Wholesale Souls Inc. is an independent film written and directed by Andrew Gingerich. The film is the first work of Gingerich and was filmed, cast, and funded primarily through his friends and family. All the scenes were filmed on location in Fort Collins, Colorado. The script had been a long running project for Gingerich and was used for his Capstone Experience, a school-based program that sponsors personal projects and gives recognition of such projects for use on resumes and applications.

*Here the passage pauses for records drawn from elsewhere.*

Source: an optimization exercise on an open RTL-to-GDS flow (aim: small area and a short achievable clock period). Production flows keep margins and buffers that such runs may drop. Where RTL was checked, it was by simulation tests only, not by an equivalence proof against the original. Power and IR drop assume default switching activity.

## v6
==> flow/design.v <==
module fp_add (
  input  logic        clk,
  input  logic        rst,
  input  logic        in_vld,
  input  logic [31:0] a,
  input  logic [31:0] b,
  output logic        sum_vld,
  output logic [31:0] sum
);
  localparam bit CUT1 = 1;   
  localparam bit CUT2 = 1;   
  localparam bit CUT3 = 1;   
  localparam bit CUT4 = 1;   
  localparam bit CUT5 = 1;   
  function automatic logic lt32(input logic [31:0] xa, input logic [31:0] ya);
    logic [31:0] g, e;
    integer w, i;
    g = ~xa & ya;
    e = ~(xa ^ ya);
    for (w = 1; w < 32; w = w * 2)
      for (i = 0; i + w < 32; i = i + 2 * w) begin
        g[i] = g[i + w] | (e[i + w] & g[i]);
        e[i] = e[i + w] & e[i];
      end
    lt32 = g[0];
  endfunction
  function automatic logic [7:0] sub8(input logic [7:0] xa, input logic [7:0] ya);
    logic [8:0] g, p;
    logic [7:0] h;
    integer w, i;
    h = xa ^ ~ya;
    g = {xa & ~ya, 1'b1};
    p = {h, 1'b0};
    for (w = 1; w < 9; w = w * 2)
      for (i = 8; i >= 0; i--)
        if ((i / w) % 2 == 1) begin
          g[i] = g[i] | (p[i] & g[(i / w) * w - 1]);
          p[i] = p[i] & p[(i / w) * w - 1];
        end
    sub8 = h ^ g[7:0];
  endfunction
  function automatic logic [24:0] psum25(input logic [24:0] gi, input logic [24:0] pi,
                                         input logic ci);
    logic [25:0] g, p;
    integer w, i;
    g = {gi, ci};
    p = {pi, 1'b0};
    for (w = 1; w < 26; w = w * 2)
      for (i = 25; i >= 0; i--)
        if ((i / w) % 2 == 1) begin
          g[i] = g[i] | (p[i] & g[(i / w) * w - 1]);
          p[i] = p[i] & p[(i / w) * w - 1];
        end
    psum25 = pi ^ g[24:0];
  endfunction
  logic        swap, sub, ls;
  logic [31:0] x, y;
  logic [8:0]  dab, dba;
  logic [7:0]  dd;
  assign dab  = {1'b0, a[30:23]} - {1'b0, b[30:23]};
  assign dba  = {1'b0, b[30:23]} - {1'b0, a[30:23]};
  assign swap = lt32({24'd0, a[30:23]}, {24'd0, b[30:23]});
  assign x    = swap ? b : a;
  assign y    = swap ? a : b;
  assign dd   = dab[8] ? dba[7:0] : dab[7:0];
  assign sub  = a[31] ^ b[31];
  assign ls   = sub & (a[30:23] == b[30:23]) & lt32({9'd0, a[22:0]}, {9'd0, b[22:0]});
  logic        v1, s1, sub1, ls1, far1;
  logic [7:0]  e1;
  logic [22:0] mq1, my1;   
  logic [4:0]  d1;
  if (CUT1) begin : g_cut1
    always_ff @(posedge clk) begin
      if (rst) v1 <= 1'b0;
      else     v1 <= in_vld;
      s1   <= ls ? b[31] : x[31];
      e1   <= x[30:23];
      mq1  <= a[22:0] ^ b[22:0];
      my1  <= y[22:0];
      d1   <= dd[4:0];
      far1 <= dd[7:5] != 3'd0;
      sub1 <= sub;
      ls1  <= ls;
    end
  end else begin : g_nocut1
    assign v1   = in_vld;
    assign s1   = ls ? b[31] : x[31];
    assign e1   = x[30:23];
    assign mq1  = a[22:0] ^ b[22:0];
    assign my1  = y[22:0];
    assign d1   = dd[4:0];
    assign far1 = dd[7:5] != 3'd0;
    assign sub1 = sub;
    assign ls1  = ls;
  end
  logic [23:0] ys;
  logic [24:0] xo, yo, gg, pp;
  logic [22:0] mx1;
  assign mx1 = mq1 ^ my1;   
  assign ys = far1 ? 24'd0 : ({1'b1, my1} >> d1);
  assign xo = {2'b01, mx1} ^ {25{ls1}};
  assign yo = {1'b0, ys} ^ {25{sub1 & ~ls1}};
  assign gg = xo & yo;
  assign pp = xo ^ yo;
  logic        v2, s2, c2;
  logic [7:0]  e2;
  logic [24:0] g2, p2;
  if (CUT2) begin : g_cut2
    always_ff @(posedge clk) begin
      if (rst) v2 <= 1'b0;
      else     v2 <= v1;
      s2 <= s1;
      e2 <= e1;
      g2 <= gg;
      p2 <= pp;
      c2 <= sub1;
    end
  end else begin : g_nocut2
    assign v2 = v1;
    assign s2 = s1;
    assign e2 = e1;
    assign g2 = gg;
    assign p2 = pp;
    assign c2 = sub1;
  end
  logic [24:0] u;
  assign u = psum25(g2, p2, c2);
  logic        v3, s3;
  logic [7:0]  e3;
  logic [24:0] u3;
  if (CUT3) begin : g_cut3
    always_ff @(posedge clk) begin
      if (rst) v3 <= 1'b0;
      else     v3 <= v2;
      s3 <= s2;
      e3 <= e2;
      u3 <= u;
    end
  end else begin : g_nocut3
    assign v3 = v2;
    assign s3 = s2;
    assign e3 = e2;
    assign u3 = u;
  end
  logic [24:0] n1, n2, n3;
  logic [2:0]  lzh;
  logic [3:0] z4;
  assign lzh[2] = u3[24:9] == 16'd0;
  assign lzh[1] = lzh[2] ? u3[8:1] == 8'd0 : u3[24:17] == 8'd0;
  assign z4     = {u3[24:21] == 4'd0, u3[16:13] == 4'd0, u3[8:5] == 4'd0, !u3[0]};
  assign lzh[0] = z4[~lzh[2:1]];
  assign n1     = lzh[2] ? {u3[8:0], 16'd0} : u3;
  assign n2     = lzh[1] ? {n1[16:0], 8'd0} : n1;
  assign n3     = lzh[0] ? {n2[20:0], 4'd0} : n2;
  logic        v4, s4;
  logic [7:0]  e4;
  logic [2:0]  lzh4;
  logic [24:0] n34;
  if (CUT4) begin : g_cut4
    always_ff @(posedge clk) begin
      if (rst) v4 <= 1'b0;
      else     v4 <= v3;
      s4  <= s3;
      e4   <= e3 + 8'd1;
      lzh4 <= lzh;
      n34  <= n3;
    end
  end else begin : g_nocut4
    assign v4  = v3;
    assign s4  = s3;
    assign e4   = e3 + 8'd1;
    assign lzh4 = lzh;
    assign n34  = n3;
  end
  logic [24:0] n4, n5;
  logic [1:0]  lzl;
  assign lzl[1] = n34[24:23] == 2'd0;
  assign n4     = lzl[1] ? {n34[22:0], 2'd0} : n34;
  assign lzl[0] = !n4[24];
  assign n5     = lzl[0] ? {n4[23:0], 1'b0} : n4;
  logic        nz;
  logic [31:0] res;
  assign nz  = n5[24];
  assign res = {s4 & nz, sub8(e4, {3'd0, lzh4, lzl}) & {8{nz}}, n5[23:1]};
  if (CUT5) begin : g_cut5
    always_ff @(posedge clk) begin
      if (rst) sum_vld <= 1'b0;
      else     sum_vld <= v4;
      sum <= res;
    end
  end else begin : g_nocut5
    assign sum_vld = v4;
    assign sum     = res;
  end
endmodule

Gingerich began the script after an alumnus at his high school committed suicide. This brought the proposed idea of life shattering events are not even noticed by the rest of the world. While such events may change the lives of a few, the world keeps turning.

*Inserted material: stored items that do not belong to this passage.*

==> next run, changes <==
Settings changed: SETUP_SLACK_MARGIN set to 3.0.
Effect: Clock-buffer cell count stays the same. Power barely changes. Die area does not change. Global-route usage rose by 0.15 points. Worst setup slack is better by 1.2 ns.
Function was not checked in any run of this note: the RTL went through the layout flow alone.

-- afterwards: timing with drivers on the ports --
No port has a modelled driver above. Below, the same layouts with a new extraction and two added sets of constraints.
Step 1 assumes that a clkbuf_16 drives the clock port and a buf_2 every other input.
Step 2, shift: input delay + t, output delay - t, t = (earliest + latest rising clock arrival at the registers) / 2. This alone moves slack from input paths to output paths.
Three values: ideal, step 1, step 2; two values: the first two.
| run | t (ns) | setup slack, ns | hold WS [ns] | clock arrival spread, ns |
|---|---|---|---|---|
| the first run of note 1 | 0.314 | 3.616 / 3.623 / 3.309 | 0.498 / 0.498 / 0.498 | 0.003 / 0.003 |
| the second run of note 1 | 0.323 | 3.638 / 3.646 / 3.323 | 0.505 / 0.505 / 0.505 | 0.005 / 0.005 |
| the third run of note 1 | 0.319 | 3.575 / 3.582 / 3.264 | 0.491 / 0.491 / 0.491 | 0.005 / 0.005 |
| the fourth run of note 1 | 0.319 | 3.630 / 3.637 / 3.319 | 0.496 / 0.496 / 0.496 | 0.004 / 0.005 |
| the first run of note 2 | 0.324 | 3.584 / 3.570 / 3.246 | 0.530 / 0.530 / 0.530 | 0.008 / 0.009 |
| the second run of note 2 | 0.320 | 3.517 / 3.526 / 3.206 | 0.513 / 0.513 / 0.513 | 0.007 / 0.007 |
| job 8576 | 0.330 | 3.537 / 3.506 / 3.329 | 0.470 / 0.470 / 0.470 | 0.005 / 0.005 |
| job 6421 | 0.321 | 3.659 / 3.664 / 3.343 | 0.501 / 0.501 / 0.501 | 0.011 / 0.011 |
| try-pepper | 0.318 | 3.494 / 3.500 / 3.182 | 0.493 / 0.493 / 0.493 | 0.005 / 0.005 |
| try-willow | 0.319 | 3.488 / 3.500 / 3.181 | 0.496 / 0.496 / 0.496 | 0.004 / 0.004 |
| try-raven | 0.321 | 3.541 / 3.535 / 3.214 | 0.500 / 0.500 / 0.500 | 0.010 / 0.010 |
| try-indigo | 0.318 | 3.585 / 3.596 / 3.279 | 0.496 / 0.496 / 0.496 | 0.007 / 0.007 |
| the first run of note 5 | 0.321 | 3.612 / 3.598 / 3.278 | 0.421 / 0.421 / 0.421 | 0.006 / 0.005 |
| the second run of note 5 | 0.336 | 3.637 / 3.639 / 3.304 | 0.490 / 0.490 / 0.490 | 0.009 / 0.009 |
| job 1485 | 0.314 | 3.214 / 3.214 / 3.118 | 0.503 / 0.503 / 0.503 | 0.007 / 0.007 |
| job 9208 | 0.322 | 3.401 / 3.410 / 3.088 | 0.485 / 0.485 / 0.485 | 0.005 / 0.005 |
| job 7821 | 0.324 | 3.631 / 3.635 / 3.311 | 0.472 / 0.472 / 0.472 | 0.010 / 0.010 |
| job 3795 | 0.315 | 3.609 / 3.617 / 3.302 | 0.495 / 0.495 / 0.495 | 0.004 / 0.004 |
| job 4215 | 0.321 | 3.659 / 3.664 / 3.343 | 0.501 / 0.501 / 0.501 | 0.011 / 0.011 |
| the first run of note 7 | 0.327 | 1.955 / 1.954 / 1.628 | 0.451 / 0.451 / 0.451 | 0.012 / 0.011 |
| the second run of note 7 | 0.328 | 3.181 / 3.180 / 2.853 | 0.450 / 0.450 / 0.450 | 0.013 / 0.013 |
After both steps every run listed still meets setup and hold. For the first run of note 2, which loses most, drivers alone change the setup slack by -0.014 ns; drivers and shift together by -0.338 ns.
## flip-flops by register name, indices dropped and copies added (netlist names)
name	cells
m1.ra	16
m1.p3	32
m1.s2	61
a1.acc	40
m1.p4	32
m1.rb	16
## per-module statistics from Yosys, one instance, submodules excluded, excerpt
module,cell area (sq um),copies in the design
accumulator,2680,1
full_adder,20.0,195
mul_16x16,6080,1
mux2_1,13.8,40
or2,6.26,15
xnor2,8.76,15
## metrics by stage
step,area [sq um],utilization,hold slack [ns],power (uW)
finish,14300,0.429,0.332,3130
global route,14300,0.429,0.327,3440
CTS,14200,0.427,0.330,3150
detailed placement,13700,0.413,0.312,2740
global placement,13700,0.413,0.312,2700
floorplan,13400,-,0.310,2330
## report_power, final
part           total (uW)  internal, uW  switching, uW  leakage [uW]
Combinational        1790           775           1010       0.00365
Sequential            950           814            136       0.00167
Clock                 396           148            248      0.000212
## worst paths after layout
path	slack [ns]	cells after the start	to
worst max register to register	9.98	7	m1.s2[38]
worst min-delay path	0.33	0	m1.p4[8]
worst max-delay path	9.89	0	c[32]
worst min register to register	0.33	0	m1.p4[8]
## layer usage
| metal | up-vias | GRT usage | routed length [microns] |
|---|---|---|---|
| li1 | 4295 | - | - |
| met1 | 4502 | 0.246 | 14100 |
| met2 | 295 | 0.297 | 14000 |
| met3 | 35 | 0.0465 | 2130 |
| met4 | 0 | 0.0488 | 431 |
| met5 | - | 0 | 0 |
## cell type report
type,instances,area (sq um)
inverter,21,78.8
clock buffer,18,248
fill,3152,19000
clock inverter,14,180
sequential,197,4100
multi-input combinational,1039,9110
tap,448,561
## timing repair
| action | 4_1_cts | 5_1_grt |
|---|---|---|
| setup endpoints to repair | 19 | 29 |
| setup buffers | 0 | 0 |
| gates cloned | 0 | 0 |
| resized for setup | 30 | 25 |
What follows belongs to an exercise in optimizing a design on an open flow for small area; a production flow would make more cautious choices.
Function was checked by simulation only, so behaviour that the tests miss may differ from the original.
Power figures rest on the tool's default switching activity, not on a simulated workload.

`run.sh`:
```
#!/bin/bash
# synth_recipe.tcl (not shown) runs the flow's synth.tcl, then flattens the netlist and writes it again
# the make line also repeats each setting of config.mk as NAME=value (left out here)
make -C /OpenROAD-flow-scripts/flow DESIGN_CONFIG=/design/flow/config.mk WORK_HOME=/design/flow/orfs CLKGATE_MAP_FILE= SYNTH_SCRIPT=/design/flow/synth_recipe.tcl finish
```
`config.mk`:
```
export PLATFORM = sky130hd
export DESIGN_NAME = dispatcher
export DESIGN_NICKNAME = dispatcher
export VERILOG_FILES = /design/flow/design.v
export SDC_FILE = /design/flow/constraint.sdc
export NUM_CORES = 4
export LEC_CHECK = 0
export CAP_MARGIN = 20
export CORE_MARGIN = 2
export CORE_UTILIZATION = 40
export SLEW_MARGIN = 20
```
`constraint.sdc`:
```
create_clock -name core_clock -period 10.0 [get_ports {clk}]
set_input_delay 2.0000 -clock core_clock [delete_from_list [all_inputs] [get_ports {clk}]]
set_output_delay 2.0000 -clock core_clock [all_outputs]
set_load 0.01 [all_outputs]
```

Shooting of the film took nearly a year, also mixed with varying lengths of editing. The script was subject to many changes before the movies completion. Such changes involved adding additional focus to characters such as Elephant A. Antibody, and the necessary shifting of several characters depending on their availability. It was first publicly shown at Poudre High School on May 31, 2006. This was an incomplete version, lacking several minor shots such as computer screens and documents. A completed and cleaned version was shown at a cast party, during which the commentary track was recorded. The release of the DVD was greatly delayed due to Gingerich's (along with much of the crew's) work on the short (20+ minutes) Terminal Philosophy.

Plot 
A company known as Wholesale Souls Inc. is buying and selling human souls. A group of teens find out about this company and a boy by the name of James Young decides to sell his soul on the internet. The soul is shortly thereafter purchased by Stan L. McReynolds, the CEO of Wholesale Souls Inc.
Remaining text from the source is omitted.